In our diocese, the Bishop has announced that after this week, much like the rest of the country, there will be no weekend Masses to help limit the spread of the Covid-19 virus. So this morning we all arrived in silence.  The usual comradery and social pleasantries were eerily absent from our typically social country parish.  At the end of Mass, the plates of sweets laid out for our customary after-Mass social remained covered in plastic, as people who normally congregate in the lobby quietly walked to their cars, emptying the church almost immediately.  Going to Mass this morning felt very much like Good Friday, which I remarked to my husband. His reponse was that we are almost more solemn than Good Friday.


This is truly saying something.  Because year after year during Lent, and especially on Good Friday, we are asked to enter into the suffering and Passion of our Lord.  We are asked to take it seriously, and to be penitent, and we really do try.  But for all of our efforts, often it is difficult to really, truly wake us from our usual habits. We go to Mass, we hear the readings, we receive Jesus, we experience community. We try to keep Him before us, maybe, if we think of it. But for me at least, so much of it is habit.  Until that is, something like this happens, to stir us and awaken us.

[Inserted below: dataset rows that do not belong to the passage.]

## src/rtl/core/rsh_pkg.sv

```systemverilog
// ----------------------------------------------------------------------------
// rsh_pkg
// Shared constants for the replay slot hash unit.
// ----------------------------------------------------------------------------
package rsh_pkg;

    localparam int unsigned MAC_W    = 48;
    localparam int unsigned NONCE_W  = 32;
    localparam int unsigned HASH_W   = 32;
    localparam int unsigned SLOT_W   = 16;
    localparam int unsigned MAC_BYTES = 6;

    localparam logic [HASH_W-1:0] FNV_BASIS = 32'd2166136261;
    localparam logic [HASH_W-1:0] FNV_PRIME = 32'd16777619;
    localparam logic [HASH_W-1:0] FIB_MULT  = 32'h9E3779B1;
    localparam int unsigned       FOLD_SHIFT = 16;

    localparam logic [SLOT_W-1:0] SLOT_TOTAL_RST = 16'd64;
    localparam int unsigned       QUEUE_DEPTH_DEF = 4;

endpackage

```

## src/rtl/core/rsh_queue.sv

```systemverilog
// ----------------------------------------------------------------------------
// rsh_queue
// Small FIFO of mixed hashes between the hash front and the modulo back.
// ----------------------------------------------------------------------------
module rsh_queue #(
    parameter int unsigned DEPTH = rsh_pkg::QUEUE_DEPTH_DEF
) (
    input  logic                        i_clk,
    input  logic                        i_rst_n,
    input  logic                        i_push,
    input  logic [rsh_pkg::HASH_W-1:0]  i_data,
    output logic                        o_ready,
    input  logic                        i_pop,
    output logic                        o_nonempty,
    output logic [rsh_pkg::HASH_W-1:0]  o_data
);
    import rsh_pkg::*;

    localparam int unsigned PW = (DEPTH > 1) ? $clog2(DEPTH) : 1;
    localparam int unsigned CW = $clog2(DEPTH + 1);
    localparam logic [PW-1:0] LAST = PW'(DEPTH - 1);

    logic [HASH_W-1:0] r_mem [DEPTH];
    logic [PW-1:0]     r_wp, r_rp;
    logic [CW-1:0]     r_cnt;
    logic              do_pop;

    assign o_ready    = r_cnt != CW'(DEPTH);
    assign o_nonempty = r_cnt != '0;
    assign o_data     = r_mem[r_rp];
    assign do_pop     = i_pop && o_nonempty;

    always_ff @(posedge i_clk) begin
        if (!i_rst_n) begin
            r_wp  <= '0;
            r_rp  <= '0;
            r_cnt <= '0;
        end else begin
            if (i_push) begin
                r_wp <= (r_wp == LAST) ? '0 : r_wp + 1'b1;
            end
            if (do_pop) begin
                r_rp <= (r_rp == LAST) ? '0 : r_rp + 1'b1;
            end
            if (i_push && !do_pop) begin
                r_cnt <= r_cnt + 1'b1;
            end else if (do_pop && !i_push) begin
                r_cnt <= r_cnt - 1'b1;
            end
        end
    end

    always_ff @(posedge i_clk) begin
        if (i_push) begin
            r_mem[r_wp] <= i_data;
        end
    end

endmodule

```

## config.mk

```make
export PLATFORM = sky130hd
export DESIGN_NAME = rsh_queue
export DESIGN_NICKNAME = d
export VERILOG_FILES = /design/src/rtl/core/rsh_pkg.sv /design/src/rtl/core/rsh_queue.sv
export SDC_FILE = /design/constraint.sdc
export NUM_CORES = 1
export LEC_CHECK = 0
export BUFFER_PORTS_ARGS = -buffer_cell sky130_fd_sc_hd__buf_4
export CORE_UTILIZATION = 50
export CTS_CLUSTER_DIAMETER = 80
export DETAILED_ROUTE_END_ITERATION = 10
export GPL_ROUTABILITY_DRIVEN = 0
export GPL_TIMING_DRIVEN = 0
export PLACE_DENSITY = 0.74
export SETUP_SLACK_MARGIN = 0.02
export SYNTH_ARGS = -nofsm -noshare
export SYNTH_HDL_FRONTEND = slang
export SYNTH_SLANG_ARGS = --single-unit
```

## constraint.sdc

```tcl
create_clock -name i_clk -period 1.9 [get_ports i_clk]
set_input_delay 0.19 -clock i_clk [delete_from_list [all_inputs] [get_ports i_clk]]
set_output_delay 0.19 -clock i_clk [all_outputs]
set_load 0.01 [all_outputs]
```

Word-level counts from Yosys, hierarchy flattened --
Memory sizes are Yosys's and may differ from the RTL's. A register that Yosys moved wholly into a read port is not among the register bits. Cells that the tools add are included.
Storage, ports and cells: flip-flop bits (word level) 7, RAM bits 128, input bits 36, output and inout bits 34, word-level logic and storage cells 26, memories 1
Cells by class: $add $sub $neg 4, equal/unequal tests 3, mux-type cells 8, reductions and logical operators 7
Memories:
- r_mem | depth 4, bits a word 32, read ports 1, clocked after Yosys merged registers in 1, wr ports 1, RTL line rsh_queue.sv:23 | logic [HASH_W-1:0] r_mem [DEPTH];
Operators with widths (count):
- two-way mux 2 bit | 4
- two-way mux 3 bit | 2
- adder 2 x 1 -> 2 bit, second input constant | 2
- equality test 2 bit, second input constant | 2
- adder 3 x 1 -> 3 bit, second input constant | 1
- logical AND 1 bit | 3
- != test 3 bit, second input constant | 1
- nonzero test 3 bit | 1
- subtractor 3 x 1 -> 3 bit, second input constant | 1
- logical NOT 1 bit | 2
- two-way mux 1 bit | 2
- nonzero test 2 bit | 1

Logic depth before layout (Yosys ltp) --
Gate-level depths: netlist of run 1.
word-level depth 5, mapped depth 7, gate-level depth less buffers 7

Worst setup path before layout of run 1 --
No wires, ideal clock.
path type register -> register, from register r_cnt[0], to register r_cnt[2], setup time 0.076 ns, data arrival time 2.023 ns, data required time 1.824 ns, slack -0.199 ns, cell stages (with the launch flop) 8, buffers on the path 0, period minus slack after synthesis 2.099 ns, cells stage by stage dfxtp_1 -> o31ai_1 -> ha_1 -> inv_1 -> fa_1 -> xor2_1 -> or3_1 -> a21boi_0
On the way: longest elaborated chain between the ends 5, elaborated cells on any way between the ends 10, those cells by class add/sub (2); mux (2); reduce/logical (6)
Ends and longest elaborated chain:
- start, declared | RTL line rsh_queue.sv:25 | logic [CW-1:0] r_cnt;
- start signal, assigned | RTL line rsh_queue.sv:46 | r_cnt <= r_cnt + 1'b1;
- start signal, assigned | RTL line rsh_queue.sv:48 | r_cnt <= r_cnt - 1'b1;
- parallel branches: the longest is 5 deep, another holds subtractor 3 x 1 -> 3 bit
Parallel ways; which one is timed is not known. The select of a mux whose other input is x is not followed. A chain may end at the register's enable or synchronous reset.

==> metrics.md, run 1 <==
| Metric | Value |
|---|---|
| Result of the run | finished with violations |
| Failing checks | setup timing |
| Sum Neg Setup Slack | -2.40 ns |
| Length of routed met2 wiring | 4410 µm |
| Routed via count divided by cell count | 5.16 |
| Iteration count of the initial detailed-routing pass | 4 |
| Minimum clock period after layout | 2.00 ns |
| DRC marker count from the first detailed-route iteration | 80 |
| Share of the clock period used by the worst path after layout | 105% |
| Uppermost routed layer | met4 |
| Gate Count Post-Synth | 214 |
| Tot Pwr | 8.86 mW |
| Post-synthesis compound-gate area fraction | 0.587% |
| Worst hold-check path type | in -> reg |
| TritonCTS buffer count | 17 |
| Core Area | 9860 µm² |
| Unrepaired setup endpoints after global routing | yes |
| ANT nets after route | 0 |
| Number of global-route vias before repair | 2622 |
| Worst-margin pin slew | 0.900 ns |
| Total length of routed met3 wires | 276 µm |
| Number of antenna diodes | 0 |
| Count of cell types in the netlist | 22 |
| CTS H-tree depth | 4 |
| Yosys warning total | 0 |
| Final hold slack | 0.112 ns |
| Sequential area share after synthesis | 78.6% |
| Worst supply voltage drop on vdd | 0.622 mV |
| Number of DRC violations after detailed routing | 0 |
| Remaining max-slew budget at the tightest pin | 40.0% |
| Dominant combinational cell family by area after synthesis | multiplexers |
| WP data arrival | 1.81 ns |
| Post-Route Utilization | 70.7% |
| Kind of launch point of the worst setup path | register |
| Final critical-path setup slack | -0.0987 ns |
| Power share of the clock group | 34.0% |
| # Max-Cap Violations | 0 |
| GRT overflow | 0 |
| Data required time at the worst endpoint | 1.71 ns |
| Number of top-level pins | 70 |
| Cells after DPL | 416 |
| Pins Over Slew Limit | 0 |
| NetSw | 2.12 mW |
| Peak Freq | 500 MHz |
| CTS tree | built |
| Seq cells post-synth | 137 |
| Die Wd | 103 µm |
| Routed wire length per instance | 17.9 µm |
| Switching share of total power | 24.0% |
| Maximum number of pins on one net before global-route repair | 33 |
| Multiplexer share of the synthesized area | 14.8% |
| Kind of end point of the critical path | output pin |
| Non-filler cells, final | 490 |
| Syn avg cell area | 23.9 µm² |
| Post-placement cell area | 5830 µm² |
| Cell at the root of the clock tree | clkbuf_8 |
| Clock transition at the register clock pins on the worst setup and hold paths after CTS | 0.06 ns |
| Largest driver fanout on the critical path | 8 |
| Cell Area, Synth | 5120 µm² |
| Die ar. | 10600 µm² |
| Die Y-Extent | 103 µm |
| Critical Setup Path Class | reg -> out |
| Total power density per cell area | 1270 nW/µm² |
| Xor and xnor area share after synthesis | 0.342% |
| Cell Int Power | 6.74 mW |
| Initial Util | 51.9% |
| Wire length of the first global-routing pass | 13200 µm |
| Number of buffer cells added on primary ports | 69 |
| Count of clock tree sinks | 137 |
| Post-place setup slack | -0.0656 ns |
| Hold Vio Cnt, Final | 0 |
| Part of the power in registers | 40.4% |
| Post-synthesis adder-cell area fraction | 1.86% |
| Antenna violations before repair | 0 |
| Relative area change from synthesis to final layout | 36.2% |
| Detailed Route WL | 8750 µm |
| Setup skew after layout | 0.00692 ns |
| Post-detail-place hpwl | 4820 µm |
| Total Routing Usage GR | 17.9% |
| # setup viols final | 32 |
| Syn Nets | 257 |
| Length of routed wiring on met1 | 3960 µm |
| Vias | 2528 |
| Combinational share of power | 25.7% |
| Layout Nets | 388 |
| Final cell area excluding filler cells | 6970 µm² |
| Post-Synth Simple-Gate Area | 1.86% |
| Static Leak | 2.45 nW |
| Largest buffer count on any clock path | 2 |
| Clk Latency, worst-skew pair | 0.51 ns |
| Fraction of final layout cells with drive strength greater than 1 | 44.3% |
| Row count | 36 |
==> Yosys cell counts (all sizes together) <==
cell | n | area [µm²]
a21boi | 1 | 7.51
and2 | 5 | 31.3
buf | 7 | 86.3
dfxtp | 9 | 180
edfxtp | 128 | 3840
fa | 1 | 20.0
ha | 6 | 75.1
inv | 3 | 11.3
mux2i | 3 | 30.0
mux4 | 32 | 728
nand2 | 3 | 11.3
nand3 | 2 | 10.0
nor2 | 3 | 11.3
nor2b | 3 | 18.8
o21ai | 3 | 15.0
o31ai | 1 | 7.51
or3 | 2 | 12.5
xnor2 | 1 | 8.76
xor2 | 1 | 8.76
==> state kept, by name, summed over array words and instances, names as in the netlist, named ones only <==
register / count
r_rp: 2
r_mem: 128
r_cnt: 3
r_wp: 2
==> what timing repair did <==
action	CTS	global route
gates cloned	0	3
pin swaps	3	1
hold buffers	34	0
hold endpoints to repair	137	0
resized for setup	36	7
setup buffers	5	1
endpoints found under the setup margin	33	33
==> metal layers <==
metal | vias to the layer above | global-route usage [%]
met1 | 1306 | 23.0
met4 | 0 | 7.69
met5 | - | 0
met2 | 56 | 28.6
met3 | 12 | 5.29
li1 | 1154 | -
==> worst max-delay path, cell delays in order, from the launching register on <==
cell and delay [ns]:
dfxtp_2 0.34, buf_12 0.15, clkbuf_16 0.16, mux4_2 0.51, buf_6 0.14
==> cell type report <==
class,count,area (µm²)
repair buffers,112,1100
well taps,133,166
fillers,592,2890
flip-flops and latches,137,4030
plain buffers,7,103
inverters,3,11.3
clock inverters,14,134
multi-input cells,67,1010
clock buffers,17,414
==> final timing paths <==
| kind | from | to | slack [ns] | cells after the start |
|---|---|---|---|---|
| hold / removal | i_pop | register | 0.11 | 4 |
| hold reg to reg | r_rp[0]$_SDFFE_PN0P_ | register | 0.53 | 2 |
| setup / recovery | register | o_data[31] | -0.1 | 4 |
| setup reg to reg | r_cnt[0]$_SDFFE_PN0P_ | r_cnt[2]$_SDFFE_PN0P_ | 0.04 | 7 |
==> power by group through the flow <==
stage / logic [mW] / clock network [mW] / registers (mW)
4_1_cts: 2.14 / 3.07 / 3.58
3_5_place_dp: 1.81 / 0 / 3.64
3_3_place_gp: 1.79 / 0 / 3.63
5_1_grt: 2.46 / 3.19 / 3.60
6_report: 2.27 / 3.01 / 3.58
2_1_floorplan: 1.14 / 0 / 3.62
==> logic make-up (layout without fill, tap and decap cells) <==
family,Yosys count,after routing
muxes,35,35
DFF,137,137
buffers and inverters,10,153
and+or+nand+nor,18,18
AOI/OAI and AO/OA,5,5
adders and majority gates,7,7
xor gates and xnor gates,2,2
==> layout by cell type (no fill, tap or decap), types with 3 or more instances in the layout <==
| cell type | n |
|---|---|
| edfxtp_1 | 128 |
| buf_4 | 43 |
| dlygate4sd3_1 | 34 |
| mux4_2 | 32 |
| buf_6 | 32 |
| clkbuf_16 | 19 |
| ha_1 | 5 |
| dfxtp_1 | 5 |
| clkinv_2 | 5 |
| buf_12 | 4 |
| and2_2 | 4 |
| clkbuf_4 | 3 |
| nor2_1 | 3 |
| nand2_1 | 3 |
| mux2i_1 | 3 |
| nor2b_1 | 3 |
| o21ai_0 | 3 |
| dfxtp_2 | 3 |
| clkinv_4 | 3 |
Power figures use the tool's default switching activity.
==> run 2, diff against run 1 <==
--- a/config.mk
+++ b/config.mk
@@ -5,13 +5,14 @@
 export SDC_FILE = /design/constraint.sdc
 export NUM_CORES = 1
 export LEC_CHECK = 0
+export ABC_AREA = 1
 export BUFFER_PORTS_ARGS = -buffer_cell sky130_fd_sc_hd__buf_4
 export CORE_UTILIZATION = 50
 export CTS_CLUSTER_DIAMETER = 80
 export DETAILED_ROUTE_END_ITERATION = 10
 export GPL_ROUTABILITY_DRIVEN = 0
 export GPL_TIMING_DRIVEN = 0
-export PLACE_DENSITY = 0.74
+export PLACE_DENSITY = 0.73
 export SETUP_SLACK_MARGIN = 0.02
 export SYNTH_ARGS = -nofsm -noshare
 export SYNTH_HDL_FRONTEND = slang
==> metrics.md, run 2 <==
| Metric | Value |
|---|---|
| Post-place setup slack | -0.218 ns (-0.152 ns) |
| Static Leak | 2.56 nW (+4.7%) |
| Count of cell types in the netlist | 22 (unchanged) |
| Worst hold-check path type | in -> reg |
| Met2 Resource Use GR | 35.9% (+7.3 points) |
| ANT nets after route | 0 (unchanged) |
| Sum Neg Setup Slack | 0 ns (+2.40 ns) |
| Iteration count of the initial detailed-routing pass | 4 (unchanged) |
| Final critical-path setup slack | 0.0443 ns (+0.143 ns) |
| Total Routing Usage GR | 21.2% (+3.3 points) |
| Maximum number of pins on one net before global-route repair | 33 (unchanged) |
| Library cell with the largest summed area after synthesis | edfxtp_1 |
| Minimum clock period after layout | 1.86 ns (-0.143 ns) |
| Fraction of final layout cells with drive strength greater than 1 | 27.6% (-17 points) |
| Top cells by instance count after synthesis | edfxtp_1 (128), nor2_1 (74), o21ai_0 (38) |
| Pins Over Slew Limit | 0 (unchanged) |
| Met1 Use GR | 25.3% (+2.3 points) |
| Sequential area share after synthesis | 76.6% (-2.0 points) |
| Combinational share of power | 29.2% (+3.5 points) |
| Peak Freq | 539 MHz (+7.7%) |
| Initial Util | 51.3% (-0.54 points) |
| Max FFs per register | 128 (unchanged) |
| Number of antenna diodes | 0 (unchanged) |
| Most prevalent standard cell on the critical path | buf_6 |
| Hold Vio Cnt, Final | 0 (unchanged) |
| Number of DRC violations after detailed routing | 0 (unchanged) |
| Most common library cell in the layout ignoring fill and taps | edfxtp_1 |
| Cell Int Power | 6.57 mW (-2.5%) |
| Number of buffer cells added on primary ports | 69 (unchanged) |
| Setup fix buffers added after clock tree synthesis | 0 (-5) |
| Largest incremental delay on the critical path | 0.33 ns (-0.18 ns) |
| Crit-path leading delay family | buffers and inverters |
| Number of enable-type register cells in the synthesized netlist | 128 (unchanged) |
| Core Area | 10200 µm² (+3.7%) |
| Peak-usage layer in the global routing report | met2 |
| Top-count cell post-synth | edfxtp_1 |
| Leading register cell type out of synthesis | edfxtp_1 |
| Yosys warning total | 0 (unchanged) |
| Area fraction of the dominant cell type after synthesis | 73.2% (-1.9 points) |
| GRT overflow | 0 (unchanged) |
| # Max-Cap Violations | 0 (unchanged) |
| Data required time at the worst endpoint | 1.71 ns (about the same) |
| Routed via count divided by cell count | 5.21 (+0.94%) |
| Most flops, register | r_mem |
| Commonest cells after routing, fill and taps aside | edfxtp_1 (128), buf_4 (75), nor2_1 (73) |
| CTS H-tree depth | 4 (unchanged) |
| Clk Latency, worst-skew pair | 0.52 ns (about the same) |
| Cell-by-cell trace of the critical path | buf_6 -> inv_8 -> buf_6 -> nor2_1 -> o22ai_2 -> buf_4 |
| Unrepaired setup endpoints after global routing | yes |
| Area of the multi-input gates | 1070 µm² (+5.9%) |
| Relative area change from synthesis to final layout | 32.3% |
| Cell at the root of the clock tree | clkbuf_8 |
| Power share of the clock group | 32.3% (-1.7 points) |
| Crit path max-delay cell type | dfxtp_2 |
| Met3 usage | 5.95% (+0.66 points) |
| Cell Area, Synth | 5250 µm² (+2.6%) |
| Count of clock tree sinks | 137 (unchanged) |
| Largest driver fanout on the critical path | 10 (+2) |
| Sequential standard cell area | 4030 µm² (about the same) |
| Critical Setup Path Class | reg -> out |
| Filler Cell Count | 719 (+21%) |
| Worst supply voltage drop on vdd | 0.760 mV (+22%) |
| Die Wd | 104 µm (+1.3%) |
| Clock transition at the register clock pins on the worst setup and hold paths after CTS | 0.06 ns (about the same) |
| Gate Count Post-Synth | 373 (+74%) |
| Die Y-Extent | 104 µm (+1.3%) |
| Vias | 3364 (+33%) |
| DRC marker count from the first detailed-route iteration | 162 (+100%) |
| Share of synthesized flip-flops with an asynchronous set or reset | 0% (unchanged) |
| Syn Nets | 416 (+62%) |
| Number of global-route vias before repair | 3384 (+29%) |
| Tot Pwr | 9.33 mW (+5.2%) |
| Layout Nets | 541 (+39%) |
| Row count | 37 (+2.8%) |
| Part of the power in registers | 38.5% (-1.9 points) |
| TritonCTS buffer count | 17 (unchanged) |
| Die ar. | 10900 µm² (+2.6%) |
| Total power density per cell area | 1340 nW/µm² (+5.6%) |
| Wire length of the first global-routing pass | 16900 µm (+28%) |
| Post-detail-place hpwl | 6000 µm (+24%) |
| CTS tree | built |
| Kind of launch point of the worst setup path | register |
| Number of top-level pins | 70 (unchanged) |
| Seq cells post-synth | 137 (unchanged) |
| Antenna violations before repair | 0 (unchanged) |
| Registers with the highest flip-flop counts | r_mem x128, r_cnt x3 |
| Detailed Route WL | 10900 µm (+25%) |
| Routed wire length per instance | 16.9 µm (-5.2%) |
| Largest buffer count on any clock path | 2 (unchanged) |
| WP data arrival | 1.67 ns (-0.14 ns) |
| Worst-margin pin slew | 0.823 ns (-0.0766 ns) |
| Buffers & Inverters on Critical Path | 4 (+1) |
| Remaining max-slew budget at the tightest pin | 45.1% (+5.0 points) |
| Share of the clock period used by the worst path after layout | 97.7% (-7.5 points) |
| Switching share of total power | 29.5% (+5.6 points) |
| Synth area leaders | edfxtp_1 (73%), nor2_1 (5.3%), o22ai_1 (3.8%) |
| Setup skew after layout | 0.00993 ns (+0.00301 ns) |
| # setup viols final | 0 (-100%) |
| NetSw | 2.76 mW (+30%) |
| Syn avg cell area | 14.1 µm² (-41%) |
| Kind of end point of the critical path | output pin |
| Result of the run | finished clean |
| Post-Route Utilization | 67.9% (-2.8 points) |
-- run 2: cell type report --
cell class	count	area share, %
sequential	137	58.0
multi-input combinational	201	15.4
timing repair buffer	104	12.4
clock buffer	19	6.07
buffer	19	2.50
tap	136	2.45
clock inverter	12	1.84
inverter	16	1.08
timing repair inverter	2	0.216
-- run 2: what timing repair did --
item,4_1_cts,5_1_grt
hold buffers,34,0
gates cloned,3,0
pin swaps,3,6
gates resized for setup,13,17
setup endpoints to repair,84,21
hold endpoints to repair,137,0
-- run 2: worst paths after layout --
kind         slack [ns]  depth (start not counted)                  from               endpoint
max                0.04                          6              register             o_data[23]
min                0.02                          3                i_push   r_wp[1]$_SDFFE_PN0P_
max reg2reg        0.15                          4  r_wp[0]$_SDFFE_PN0P_  r_mem[2][4]$_DFFE_PP_
min reg2reg        0.53                          2  r_rp[1]$_SDFFE_PN0P_               register
-- run 2: cell families (layout without fill, tap and decap cells) --
family          count (synthesis)  count (layout)  share of synthesized area (%)
compound gates                101             101                           10.4
xor+xnor                        1               1                          0.167
buf+inv                        35             172                           4.29
flops                         137             137                           76.6
simple gates                   92              92                           6.74
fa+ha+maj                       7               7                           1.81
-- run 2: per-stage QoR --
| step | instances | instance area, µm² | hold WS [ns] |
|---|---|---|---|
| after floorplan | 373 | 5250 | 0.289 |
| after global placement | 578 | 5940 | 0.389 |
| after detailed placement | 578 | 5940 | 0.392 |
| after CTS | 646 | 6890 | 0.000482 |
| after global routing | 646 | 6950 | 0.0385 |
| final | 646 | 6950 | 0.0240 |
-- run 2: power by group through the flow --
stage,sequential (mW),combinational (mW),clock (mW)
after floorplan,3.62,1.45,0
after global placement,3.63,2.49,0
after detailed placement,3.64,2.54,0
after CTS,3.58,2.67,3.06
after global routing,3.60,2.96,3.18
final,3.59,2.73,3.01
-- run 2: worst min-delay path: stages --
cell,delay [ns]
buf_4,0.13
inv_1,0.10
a21oi_1,0.08
-- run 2: layer usage --
layer	vias to the layer above	part of all wire (%)
met1	1618	40
met3	9	6.2
li1	1628	-
met4	0	0.97
met5	-	0
met2	109	53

Why are we so solemn today? For many of us, it is the awareness of Who we receive in the Eucharist, and the thought that we may not be able to receive Him again for some time.  We came to the altar not out of habit or obligation, but with a true awareness of Who we were receiving, and the magnitude of what is being asked of us in the coming weeks.  I can not tell you when is the last time I even considered how deeply I need Jesus in this way, beyond just acknowledging it as "book knowledge". Today what has been taken for granted in my heart emerged as the most important fact of my life as I walked towards the altar and received the Blessed Sacrament.  I was aware what a true gift it was.

There is also something profoundly beautiful to  me about the fact that the world is experiencing this together, at the same time.  Week after week our parish priest asks us to pray for this or that disaster taking place in the world, and we do.  But it doesn't touch us the way this is.  And knowing that it is touching the whole entire world at the exact same moment in time, is to me almost sacred.  We are bound together in this way. What other possible event could do such a thing?

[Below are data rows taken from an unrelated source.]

**config.mk**
```make
export PLATFORM = sky130hd
export DESIGN_NAME = keyed_top_k_score_table_core
export DESIGN_NICKNAME = d
export VERILOG_FILES = /design/src/rtl/kts_pkg.sv /design/src/rtl/keyed_top_k_score_table_core.sv
export SDC_FILE = /design/constraint.sdc
export NUM_CORES = 2
export LEC_CHECK = 0
export CAP_MARGIN = 20
export CORE_MARGIN = 8
export CORE_UTILIZATION = 57
export CTS_CLUSTER_DIAMETER = 100
export DETAILED_ROUTE_END_ITERATION = 12
export DONT_BUFFER_PORTS = 1
export PLACE_DENSITY = 0.74
export SLEW_MARGIN = 20
export SYNTH_ARGS = -nofsm -noshare
export SYNTH_HDL_FRONTEND = slang
export SYNTH_SLANG_ARGS = --single-unit
export TNS_END_PERCENT = 20
```
**constraint.sdc**
```tcl
create_clock -name clk_i -period 6.1 [get_ports clk_i]
set_clock_uncertainty 0.05 [all_clocks]
set_input_delay 1.22 -clock clk_i [delete_from_list [all_inputs] [get_ports clk_i]]
set_output_delay 1.22 -clock clk_i [all_outputs]
set_load 0.03 [all_outputs]
```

I kept hearing over and over as we prepared for Mass today, the Catholic Hymn, "Salvator Mundi, Salva Nos." (Saviour of the world, save us.)  We sing it typically on Good Friday, as a reminder that we are all sinners, and are all in such desperate need of Christ. In an online discussion yesterday, a friend commented that people not willing to accept the measures asked of us by our Bishops as an act of charity are suffering from a spiritual blindness, and for me, this is how it all comes together in this moment.  In our small corner of the world, we don't have Coronovirus.  We are not physically sick.  But we all in some manner or another, have spirtual blindness.  Even those of us who are willing to do what is asked of us. 

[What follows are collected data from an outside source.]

## src/hdl/tdcref_pkg.sv

```systemverilog
// Package: shared types and constants of the TDC edge time reference correction block.
package tdcref_pkg;

  localparam int CH_W     = 10;
  localparam int EPOCH_W  = 28;
  localparam int COARSE_W = 11;
  localparam int FINE_W   = 10;
  localparam int CAL_W    = 21;
  localparam int TIME_W   = 46;
  localparam int SPACE_W  = 8;

  // Epoch bits that survive the shift by the coarse width into 32 bits
  localparam int EPOCH_KEEP_W = 32 - COARSE_W;
  localparam int TICKS_W      = 32;
  localparam int PROD_W       = 45;

  localparam logic [12:0]       COARSE_PS    = 13'd5000;
  localparam logic [TIME_W-1:0] REF_WIDTH_PS = TIME_W'(10000);

  // Request type codes
  localparam logic [1:0] REQ_EDGE      = 2'd0;
  localparam logic [1:0] REQ_CAL_WRITE = 2'd1;
  localparam logic [1:0] REQ_EVT_START = 2'd2;

  typedef enum logic [3:0] {
    ST_CLEAR,
    ST_IDLE,
    ST_DIV,
    ST_DECIDE,
    ST_SUB,
    ST_EMIT_REL,
    ST_EMIT_NOREF,
    ST_EMIT_REF_RISE,
    ST_EMIT_REF_FALL
  } state_t;

  typedef enum logic [1:0] {
    OSEL_REF_RISE,
    OSEL_REF_FALL,
    OSEL_NOREF,
    OSEL_REL
  } out_sel_t;

  typedef struct packed {
    logic     accept;
    logic     clr;
    logic     store_ref;
    logic     out_load;
    out_sel_t out_sel;
  } cmd_t;

  typedef struct packed {
    logic clr_last;
    logic div_busy;
    logic is_ref;
    logic rising;
    logic tdc_ok;
    logic out_free;
  } sts_t;

endpackage

```

## src/hdl/tdcref_ctrl.sv

```systemverilog
// Controller: sequences clearing, division, lookup and result emission.
module tdcref_ctrl
  import tdcref_pkg::*;
(
  input  logic       clk,
  input  logic       rst_n,
  input  logic       in_tvalid,
  input  logic [1:0] in_req,
  input  sts_t       sts,
  output cmd_t       cmd,
  output logic       in_tready
);

  state_t state_r;
  state_t state_nxt;

  always_ff @(posedge clk) begin
    if (!rst_n) begin
      state_r <= ST_CLEAR;
    end else begin
      state_r <= state_nxt;
    end
  end

  always_comb begin
    state_nxt     = state_r;
    in_tready     = 1'b0;
    cmd.accept    = 1'b0;
    cmd.clr       = 1'b0;
    cmd.store_ref = 1'b0;
    cmd.out_load  = 1'b0;
    cmd.out_sel   = OSEL_REL;
    case (state_r)
      ST_CLEAR: begin
        cmd.clr = 1'b1;
        if (sts.clr_last) begin
          state_nxt = ST_IDLE;
        end
      end
      ST_IDLE: begin
        in_tready = 1'b1;
        if (in_tvalid) begin
          cmd.accept = 1'b1;
          if (in_req == REQ_EDGE) begin
            state_nxt = ST_DIV;
          end
        end
      end
      ST_DIV: begin
        if (!sts.div_busy) begin
          state_nxt = ST_DECIDE;
        end
      end
      ST_DECIDE: begin
        if (sts.is_ref) begin
          // drop falling edges of reference channels
          if (sts.rising) begin
            cmd.store_ref = 1'b1;
            state_nxt     = ST_EMIT_REF_RISE;
          end else begin
            state_nxt = ST_IDLE;
          end
        end else if (!sts.tdc_ok) begin
          state_nxt = ST_EMIT_NOREF;
        end else begin
          state_nxt = ST_SUB;
        end
      end
      ST_SUB: begin
        state_nxt = ST_EMIT_REL;
      end
      ST_EMIT_REL: begin
        cmd.out_sel = OSEL_REL;
        if (sts.out_free) begin
          cmd.out_load = 1'b1;
          state_nxt    = ST_IDLE;
        end
      end
      ST_EMIT_NOREF: begin
        cmd.out_sel = OSEL_NOREF;
        if (sts.out_free) begin
          cmd.out_load = 1'b1;
          state_nxt    = ST_IDLE;
        end
      end
      ST_EMIT_REF_RISE: begin
        cmd.out_sel = OSEL_REF_RISE;
        if (sts.out_free) begin
          cmd.out_load = 1'b1;
          state_nxt    = ST_EMIT_REF_FALL;
        end
      end
      ST_EMIT_REF_FALL: begin
        cmd.out_sel = OSEL_REF_FALL;
        if (sts.out_free) begin
          cmd.out_load = 1'b1;
          state_nxt    = ST_IDLE;
        end
      end
      default: begin
        state_nxt = ST_IDLE;
      end
    endcase
  end

endmodule

```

We are all sinners in need of salvation - this is not just a sentiment but a fact! A fact that is being made profoundly clear as we prepare to sacrifice our ability to receive the Eucharist for an unknown period of time.  My need for Christ has never been so real or true for me than it is in this moment, and for this I can only respond in gratitude.  What took place more than two thousand years ago has somehow erased time, crossed over millenia, and come to touch me here, in 2020, as a true fact in my life. This is the omnipotence of Christ, drawing us into His passion in the present.  For me, this elevates what we are living to the level of sacred.


Please continue to pray for each other and the world, as we join together and embrace the reality of Christ in front of us now, and what that means for each one of us.